◆ **PROBLEM TO SOLVE**:
When a line below contains the word "EDFFs", copy that line.

Data extracted from a collection:
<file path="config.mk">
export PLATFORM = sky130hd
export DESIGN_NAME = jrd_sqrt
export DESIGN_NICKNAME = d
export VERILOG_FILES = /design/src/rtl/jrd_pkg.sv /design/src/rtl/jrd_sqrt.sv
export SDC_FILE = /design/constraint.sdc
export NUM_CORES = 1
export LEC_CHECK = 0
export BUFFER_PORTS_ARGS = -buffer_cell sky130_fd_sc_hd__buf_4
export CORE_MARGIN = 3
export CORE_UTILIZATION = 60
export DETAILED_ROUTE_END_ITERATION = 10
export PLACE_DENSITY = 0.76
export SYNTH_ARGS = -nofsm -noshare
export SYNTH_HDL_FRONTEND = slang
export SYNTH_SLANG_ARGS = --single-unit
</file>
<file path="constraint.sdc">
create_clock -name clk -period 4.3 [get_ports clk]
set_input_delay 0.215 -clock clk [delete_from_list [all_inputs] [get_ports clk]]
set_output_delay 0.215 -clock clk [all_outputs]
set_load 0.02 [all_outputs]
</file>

--

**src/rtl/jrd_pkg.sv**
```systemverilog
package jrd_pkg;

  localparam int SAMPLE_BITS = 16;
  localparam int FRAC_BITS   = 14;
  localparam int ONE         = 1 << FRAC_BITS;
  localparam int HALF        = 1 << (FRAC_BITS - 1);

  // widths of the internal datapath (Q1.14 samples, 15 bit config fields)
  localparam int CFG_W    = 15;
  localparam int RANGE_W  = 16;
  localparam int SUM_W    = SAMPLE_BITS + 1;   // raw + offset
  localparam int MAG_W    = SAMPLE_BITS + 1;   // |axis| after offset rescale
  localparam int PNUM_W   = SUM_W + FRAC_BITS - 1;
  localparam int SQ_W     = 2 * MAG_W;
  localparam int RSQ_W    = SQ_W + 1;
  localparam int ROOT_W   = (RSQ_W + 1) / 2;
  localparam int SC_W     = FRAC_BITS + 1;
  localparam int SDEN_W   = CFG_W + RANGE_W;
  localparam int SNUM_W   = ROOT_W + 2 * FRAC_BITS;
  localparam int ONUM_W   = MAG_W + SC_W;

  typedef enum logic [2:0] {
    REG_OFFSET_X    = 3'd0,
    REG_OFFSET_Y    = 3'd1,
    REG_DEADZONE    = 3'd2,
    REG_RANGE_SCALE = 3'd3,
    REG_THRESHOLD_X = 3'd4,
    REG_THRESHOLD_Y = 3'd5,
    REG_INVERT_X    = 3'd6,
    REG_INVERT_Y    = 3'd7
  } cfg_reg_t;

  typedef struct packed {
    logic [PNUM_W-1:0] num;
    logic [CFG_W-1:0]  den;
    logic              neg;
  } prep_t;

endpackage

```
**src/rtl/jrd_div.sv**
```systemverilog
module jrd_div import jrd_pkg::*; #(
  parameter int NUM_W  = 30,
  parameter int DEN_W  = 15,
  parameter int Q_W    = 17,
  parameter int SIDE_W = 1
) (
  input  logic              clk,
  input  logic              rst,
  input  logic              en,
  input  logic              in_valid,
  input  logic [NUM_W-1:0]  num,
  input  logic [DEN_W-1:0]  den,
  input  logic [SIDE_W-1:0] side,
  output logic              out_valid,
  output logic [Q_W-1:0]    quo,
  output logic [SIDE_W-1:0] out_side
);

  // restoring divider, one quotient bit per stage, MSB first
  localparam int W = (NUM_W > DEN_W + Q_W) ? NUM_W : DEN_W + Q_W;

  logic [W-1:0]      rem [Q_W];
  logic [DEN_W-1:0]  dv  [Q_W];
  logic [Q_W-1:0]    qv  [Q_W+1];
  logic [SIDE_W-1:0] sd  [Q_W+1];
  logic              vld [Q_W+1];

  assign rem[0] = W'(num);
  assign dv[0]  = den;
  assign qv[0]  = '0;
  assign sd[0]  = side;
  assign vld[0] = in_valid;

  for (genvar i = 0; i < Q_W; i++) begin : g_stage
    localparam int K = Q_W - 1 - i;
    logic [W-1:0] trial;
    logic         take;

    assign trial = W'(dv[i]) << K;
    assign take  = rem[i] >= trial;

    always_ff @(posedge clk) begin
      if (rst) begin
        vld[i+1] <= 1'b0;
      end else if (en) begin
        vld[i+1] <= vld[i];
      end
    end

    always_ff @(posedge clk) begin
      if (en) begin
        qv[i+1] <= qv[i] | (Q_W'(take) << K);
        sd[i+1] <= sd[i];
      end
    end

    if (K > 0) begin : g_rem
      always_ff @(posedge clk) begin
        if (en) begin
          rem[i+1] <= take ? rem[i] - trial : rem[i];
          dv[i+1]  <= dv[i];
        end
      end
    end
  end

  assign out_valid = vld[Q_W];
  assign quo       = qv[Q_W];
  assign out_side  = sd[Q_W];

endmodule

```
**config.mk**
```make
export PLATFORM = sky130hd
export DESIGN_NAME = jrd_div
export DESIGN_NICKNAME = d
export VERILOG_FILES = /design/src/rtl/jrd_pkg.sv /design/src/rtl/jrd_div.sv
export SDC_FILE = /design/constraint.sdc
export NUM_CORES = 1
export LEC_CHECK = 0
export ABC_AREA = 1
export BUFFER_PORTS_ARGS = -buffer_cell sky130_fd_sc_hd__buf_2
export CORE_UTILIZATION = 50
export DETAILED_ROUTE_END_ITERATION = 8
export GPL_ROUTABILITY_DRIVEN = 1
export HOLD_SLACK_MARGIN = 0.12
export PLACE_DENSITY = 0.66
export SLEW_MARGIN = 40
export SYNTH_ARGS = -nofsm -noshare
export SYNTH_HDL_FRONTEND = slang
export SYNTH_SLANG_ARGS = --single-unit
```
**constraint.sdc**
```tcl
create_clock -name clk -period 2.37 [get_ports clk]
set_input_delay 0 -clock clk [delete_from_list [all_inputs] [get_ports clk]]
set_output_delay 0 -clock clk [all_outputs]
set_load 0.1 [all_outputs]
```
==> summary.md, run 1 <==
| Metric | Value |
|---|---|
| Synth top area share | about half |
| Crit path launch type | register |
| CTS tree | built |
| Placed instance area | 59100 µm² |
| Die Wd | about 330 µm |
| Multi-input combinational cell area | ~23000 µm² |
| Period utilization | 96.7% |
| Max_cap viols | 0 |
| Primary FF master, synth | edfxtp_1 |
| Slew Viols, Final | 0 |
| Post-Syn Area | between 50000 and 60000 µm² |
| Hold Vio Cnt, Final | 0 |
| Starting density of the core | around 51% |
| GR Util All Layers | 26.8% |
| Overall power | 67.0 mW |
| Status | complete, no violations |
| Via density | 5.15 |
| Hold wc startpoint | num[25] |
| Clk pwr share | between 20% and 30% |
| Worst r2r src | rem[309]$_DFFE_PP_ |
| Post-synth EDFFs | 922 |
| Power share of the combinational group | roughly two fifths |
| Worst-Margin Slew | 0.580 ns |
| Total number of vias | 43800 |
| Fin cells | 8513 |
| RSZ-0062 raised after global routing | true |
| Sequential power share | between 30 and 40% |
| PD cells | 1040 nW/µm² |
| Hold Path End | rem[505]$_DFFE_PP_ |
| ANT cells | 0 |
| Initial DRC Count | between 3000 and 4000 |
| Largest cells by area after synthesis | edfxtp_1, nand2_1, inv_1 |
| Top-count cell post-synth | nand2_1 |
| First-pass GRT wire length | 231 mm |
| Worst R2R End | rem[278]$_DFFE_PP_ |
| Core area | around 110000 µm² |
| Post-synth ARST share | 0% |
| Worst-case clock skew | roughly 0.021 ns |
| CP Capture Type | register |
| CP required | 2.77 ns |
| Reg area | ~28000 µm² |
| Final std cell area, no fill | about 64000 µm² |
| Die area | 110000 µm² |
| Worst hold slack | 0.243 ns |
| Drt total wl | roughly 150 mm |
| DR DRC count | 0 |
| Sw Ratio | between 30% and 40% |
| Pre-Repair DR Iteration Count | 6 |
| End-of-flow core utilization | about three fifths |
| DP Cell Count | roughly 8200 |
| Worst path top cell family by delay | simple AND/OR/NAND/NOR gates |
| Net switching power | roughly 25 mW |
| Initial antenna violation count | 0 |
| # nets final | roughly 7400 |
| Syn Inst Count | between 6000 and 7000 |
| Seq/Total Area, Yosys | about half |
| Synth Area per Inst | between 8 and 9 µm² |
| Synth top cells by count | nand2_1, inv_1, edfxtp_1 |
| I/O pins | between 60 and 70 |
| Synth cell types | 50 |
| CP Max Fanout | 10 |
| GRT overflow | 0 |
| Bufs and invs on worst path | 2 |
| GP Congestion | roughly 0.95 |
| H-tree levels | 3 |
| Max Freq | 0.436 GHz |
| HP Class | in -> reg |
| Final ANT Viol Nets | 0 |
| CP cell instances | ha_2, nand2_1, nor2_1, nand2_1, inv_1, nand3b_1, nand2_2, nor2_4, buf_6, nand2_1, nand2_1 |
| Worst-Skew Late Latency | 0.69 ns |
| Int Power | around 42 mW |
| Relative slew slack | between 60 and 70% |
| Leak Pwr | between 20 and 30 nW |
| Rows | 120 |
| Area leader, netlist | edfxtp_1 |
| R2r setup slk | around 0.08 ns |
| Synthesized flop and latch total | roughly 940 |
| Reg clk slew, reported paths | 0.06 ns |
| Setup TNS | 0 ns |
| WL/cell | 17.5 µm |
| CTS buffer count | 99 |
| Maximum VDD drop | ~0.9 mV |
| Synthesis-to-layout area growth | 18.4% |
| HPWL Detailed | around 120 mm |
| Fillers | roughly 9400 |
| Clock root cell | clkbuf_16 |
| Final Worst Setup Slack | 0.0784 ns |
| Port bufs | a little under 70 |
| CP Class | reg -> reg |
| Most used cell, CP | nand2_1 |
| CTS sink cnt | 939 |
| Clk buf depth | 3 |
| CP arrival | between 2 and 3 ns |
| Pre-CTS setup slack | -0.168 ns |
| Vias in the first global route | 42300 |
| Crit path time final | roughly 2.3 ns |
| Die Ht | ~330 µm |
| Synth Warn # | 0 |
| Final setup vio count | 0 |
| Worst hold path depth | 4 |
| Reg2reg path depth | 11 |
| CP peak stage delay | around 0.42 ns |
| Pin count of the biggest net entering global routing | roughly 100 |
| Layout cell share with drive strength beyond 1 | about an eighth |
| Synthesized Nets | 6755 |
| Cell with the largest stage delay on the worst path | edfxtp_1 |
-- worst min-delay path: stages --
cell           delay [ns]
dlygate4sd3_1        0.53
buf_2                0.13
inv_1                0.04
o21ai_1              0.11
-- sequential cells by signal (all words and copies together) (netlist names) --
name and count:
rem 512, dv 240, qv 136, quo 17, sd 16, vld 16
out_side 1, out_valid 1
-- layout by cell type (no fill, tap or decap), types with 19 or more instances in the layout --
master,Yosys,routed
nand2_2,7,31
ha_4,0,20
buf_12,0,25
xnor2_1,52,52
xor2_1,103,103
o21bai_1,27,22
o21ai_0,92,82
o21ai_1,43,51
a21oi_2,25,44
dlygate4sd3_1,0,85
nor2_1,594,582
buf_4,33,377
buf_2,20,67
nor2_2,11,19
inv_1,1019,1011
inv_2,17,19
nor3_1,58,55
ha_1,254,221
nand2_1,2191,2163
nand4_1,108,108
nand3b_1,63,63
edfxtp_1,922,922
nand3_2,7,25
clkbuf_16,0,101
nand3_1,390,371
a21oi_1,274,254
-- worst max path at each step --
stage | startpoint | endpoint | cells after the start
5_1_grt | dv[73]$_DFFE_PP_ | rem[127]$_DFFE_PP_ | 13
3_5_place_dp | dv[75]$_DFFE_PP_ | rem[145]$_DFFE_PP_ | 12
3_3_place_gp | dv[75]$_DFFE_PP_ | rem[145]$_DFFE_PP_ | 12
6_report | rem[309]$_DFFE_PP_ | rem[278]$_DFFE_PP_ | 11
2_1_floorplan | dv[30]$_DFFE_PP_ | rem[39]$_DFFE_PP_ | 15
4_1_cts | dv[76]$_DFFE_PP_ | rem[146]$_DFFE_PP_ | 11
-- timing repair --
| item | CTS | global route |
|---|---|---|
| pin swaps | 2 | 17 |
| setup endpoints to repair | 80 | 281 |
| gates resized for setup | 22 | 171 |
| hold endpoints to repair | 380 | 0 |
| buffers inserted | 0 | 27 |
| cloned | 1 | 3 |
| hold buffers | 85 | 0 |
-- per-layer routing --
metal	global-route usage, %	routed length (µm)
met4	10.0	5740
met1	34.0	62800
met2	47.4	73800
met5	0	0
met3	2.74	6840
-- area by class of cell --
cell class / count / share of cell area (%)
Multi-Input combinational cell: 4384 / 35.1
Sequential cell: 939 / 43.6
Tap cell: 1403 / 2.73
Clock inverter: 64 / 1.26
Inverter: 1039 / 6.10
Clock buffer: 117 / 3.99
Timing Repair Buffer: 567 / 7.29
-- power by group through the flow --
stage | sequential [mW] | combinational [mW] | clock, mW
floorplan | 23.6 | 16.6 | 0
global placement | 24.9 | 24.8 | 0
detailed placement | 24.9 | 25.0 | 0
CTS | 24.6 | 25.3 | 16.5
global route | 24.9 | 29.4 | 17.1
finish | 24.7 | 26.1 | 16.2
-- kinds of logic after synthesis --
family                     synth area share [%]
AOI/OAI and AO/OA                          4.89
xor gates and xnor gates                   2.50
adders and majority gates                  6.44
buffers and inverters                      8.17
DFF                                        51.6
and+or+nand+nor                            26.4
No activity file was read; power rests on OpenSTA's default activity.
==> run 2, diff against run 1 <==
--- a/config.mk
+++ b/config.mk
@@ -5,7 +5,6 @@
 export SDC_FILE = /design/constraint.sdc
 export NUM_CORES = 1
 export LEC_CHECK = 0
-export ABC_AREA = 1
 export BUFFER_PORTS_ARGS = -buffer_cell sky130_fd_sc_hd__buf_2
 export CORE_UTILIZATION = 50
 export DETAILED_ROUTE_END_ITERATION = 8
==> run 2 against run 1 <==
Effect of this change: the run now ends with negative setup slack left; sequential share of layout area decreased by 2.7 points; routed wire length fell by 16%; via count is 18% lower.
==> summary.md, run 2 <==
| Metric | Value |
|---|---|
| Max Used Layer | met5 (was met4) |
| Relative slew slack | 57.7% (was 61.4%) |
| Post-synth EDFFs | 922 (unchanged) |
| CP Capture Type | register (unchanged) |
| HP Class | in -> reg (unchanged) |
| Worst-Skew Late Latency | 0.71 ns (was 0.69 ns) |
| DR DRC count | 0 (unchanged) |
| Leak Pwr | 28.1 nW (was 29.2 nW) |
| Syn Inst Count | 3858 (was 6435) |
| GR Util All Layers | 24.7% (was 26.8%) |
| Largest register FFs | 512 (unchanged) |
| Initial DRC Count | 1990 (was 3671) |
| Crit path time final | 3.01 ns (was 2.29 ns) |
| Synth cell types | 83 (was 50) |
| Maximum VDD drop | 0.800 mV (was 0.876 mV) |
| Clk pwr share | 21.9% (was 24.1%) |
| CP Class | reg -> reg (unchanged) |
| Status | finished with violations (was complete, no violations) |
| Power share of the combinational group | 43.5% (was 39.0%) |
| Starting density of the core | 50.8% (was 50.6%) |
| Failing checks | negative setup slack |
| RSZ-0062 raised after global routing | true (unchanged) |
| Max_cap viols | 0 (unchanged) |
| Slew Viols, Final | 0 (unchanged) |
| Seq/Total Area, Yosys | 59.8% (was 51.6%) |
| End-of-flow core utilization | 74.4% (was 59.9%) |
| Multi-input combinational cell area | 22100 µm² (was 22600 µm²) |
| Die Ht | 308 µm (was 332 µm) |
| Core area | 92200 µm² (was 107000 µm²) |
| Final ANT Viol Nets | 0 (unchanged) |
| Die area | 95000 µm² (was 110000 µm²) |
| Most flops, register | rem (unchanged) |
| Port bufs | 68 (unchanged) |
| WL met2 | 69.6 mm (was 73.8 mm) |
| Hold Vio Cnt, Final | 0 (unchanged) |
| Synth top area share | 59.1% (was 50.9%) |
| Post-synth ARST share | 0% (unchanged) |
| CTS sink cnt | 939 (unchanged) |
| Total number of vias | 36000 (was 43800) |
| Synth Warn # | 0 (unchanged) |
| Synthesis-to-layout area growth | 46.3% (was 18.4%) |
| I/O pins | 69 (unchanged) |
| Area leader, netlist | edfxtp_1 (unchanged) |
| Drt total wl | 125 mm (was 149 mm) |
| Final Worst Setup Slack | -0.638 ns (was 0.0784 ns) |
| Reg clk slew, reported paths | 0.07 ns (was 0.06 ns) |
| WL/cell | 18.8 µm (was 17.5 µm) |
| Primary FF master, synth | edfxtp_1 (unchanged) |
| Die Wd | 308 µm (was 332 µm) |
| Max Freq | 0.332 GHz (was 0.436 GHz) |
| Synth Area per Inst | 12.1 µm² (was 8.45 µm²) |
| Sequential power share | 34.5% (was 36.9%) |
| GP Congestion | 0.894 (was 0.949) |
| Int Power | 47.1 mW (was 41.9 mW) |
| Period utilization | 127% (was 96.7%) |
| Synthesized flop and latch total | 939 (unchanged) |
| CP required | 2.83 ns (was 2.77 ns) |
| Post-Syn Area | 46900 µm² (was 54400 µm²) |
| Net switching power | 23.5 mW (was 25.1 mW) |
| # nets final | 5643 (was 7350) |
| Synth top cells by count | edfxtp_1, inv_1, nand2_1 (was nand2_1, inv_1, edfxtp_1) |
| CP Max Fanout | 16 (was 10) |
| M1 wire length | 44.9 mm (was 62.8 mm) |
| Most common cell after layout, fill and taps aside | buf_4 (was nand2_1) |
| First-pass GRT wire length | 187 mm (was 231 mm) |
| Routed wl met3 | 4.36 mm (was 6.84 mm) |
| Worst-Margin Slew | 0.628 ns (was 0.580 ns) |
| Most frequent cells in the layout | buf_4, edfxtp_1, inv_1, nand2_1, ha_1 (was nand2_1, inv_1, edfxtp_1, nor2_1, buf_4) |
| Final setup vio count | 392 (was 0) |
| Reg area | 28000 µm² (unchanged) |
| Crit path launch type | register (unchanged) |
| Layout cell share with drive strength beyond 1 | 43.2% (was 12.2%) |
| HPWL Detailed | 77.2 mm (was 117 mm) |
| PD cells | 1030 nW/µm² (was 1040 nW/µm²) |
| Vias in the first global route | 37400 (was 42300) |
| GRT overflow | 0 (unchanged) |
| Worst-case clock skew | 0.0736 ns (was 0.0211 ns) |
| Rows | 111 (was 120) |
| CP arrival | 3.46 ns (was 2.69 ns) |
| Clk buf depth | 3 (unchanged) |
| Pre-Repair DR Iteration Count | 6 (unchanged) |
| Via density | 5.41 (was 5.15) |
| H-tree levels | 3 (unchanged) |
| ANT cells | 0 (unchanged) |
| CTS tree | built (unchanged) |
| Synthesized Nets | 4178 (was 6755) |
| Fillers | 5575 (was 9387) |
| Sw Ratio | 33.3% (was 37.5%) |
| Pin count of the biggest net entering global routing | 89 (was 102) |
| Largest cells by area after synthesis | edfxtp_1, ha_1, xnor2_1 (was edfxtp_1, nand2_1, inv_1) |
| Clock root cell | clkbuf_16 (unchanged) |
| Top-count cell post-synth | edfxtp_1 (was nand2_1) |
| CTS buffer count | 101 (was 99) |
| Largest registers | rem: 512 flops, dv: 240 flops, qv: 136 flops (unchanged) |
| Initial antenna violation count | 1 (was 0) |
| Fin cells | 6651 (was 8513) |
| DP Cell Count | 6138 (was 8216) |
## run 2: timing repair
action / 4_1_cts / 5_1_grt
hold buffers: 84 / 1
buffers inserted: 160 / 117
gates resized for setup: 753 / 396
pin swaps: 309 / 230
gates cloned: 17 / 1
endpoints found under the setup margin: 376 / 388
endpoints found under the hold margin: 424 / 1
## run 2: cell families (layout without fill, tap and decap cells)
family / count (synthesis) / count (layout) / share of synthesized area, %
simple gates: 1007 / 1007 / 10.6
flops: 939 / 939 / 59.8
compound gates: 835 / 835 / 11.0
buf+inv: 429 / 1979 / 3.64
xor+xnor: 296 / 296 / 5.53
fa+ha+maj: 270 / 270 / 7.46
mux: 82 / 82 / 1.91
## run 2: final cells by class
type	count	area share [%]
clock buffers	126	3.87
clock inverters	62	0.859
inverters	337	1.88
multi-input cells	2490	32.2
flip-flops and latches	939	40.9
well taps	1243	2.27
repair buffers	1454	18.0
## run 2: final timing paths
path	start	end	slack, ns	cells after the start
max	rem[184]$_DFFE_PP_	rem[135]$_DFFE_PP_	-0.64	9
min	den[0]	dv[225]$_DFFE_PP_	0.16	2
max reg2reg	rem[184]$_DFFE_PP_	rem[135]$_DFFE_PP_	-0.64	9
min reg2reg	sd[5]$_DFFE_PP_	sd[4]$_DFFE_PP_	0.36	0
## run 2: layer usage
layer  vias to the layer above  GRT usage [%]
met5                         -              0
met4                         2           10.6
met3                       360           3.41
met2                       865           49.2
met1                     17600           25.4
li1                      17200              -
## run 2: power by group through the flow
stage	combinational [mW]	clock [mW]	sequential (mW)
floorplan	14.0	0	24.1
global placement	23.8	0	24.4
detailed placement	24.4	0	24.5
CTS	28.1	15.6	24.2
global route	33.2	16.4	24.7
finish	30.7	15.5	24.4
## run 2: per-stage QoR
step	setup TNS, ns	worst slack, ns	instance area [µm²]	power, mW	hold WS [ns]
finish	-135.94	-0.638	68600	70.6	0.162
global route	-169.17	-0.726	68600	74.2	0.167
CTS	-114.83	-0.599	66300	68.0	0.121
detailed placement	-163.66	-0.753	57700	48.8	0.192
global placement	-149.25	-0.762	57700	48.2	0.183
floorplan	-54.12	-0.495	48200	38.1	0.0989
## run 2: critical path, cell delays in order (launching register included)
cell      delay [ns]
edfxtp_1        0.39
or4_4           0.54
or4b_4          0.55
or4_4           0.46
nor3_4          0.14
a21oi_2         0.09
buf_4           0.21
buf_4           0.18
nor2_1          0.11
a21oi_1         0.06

◆ **WRITTEN SOLUTION**:
| Post-synth EDFFs | 922 |
| Post-synth EDFFs | 922 (unchanged) |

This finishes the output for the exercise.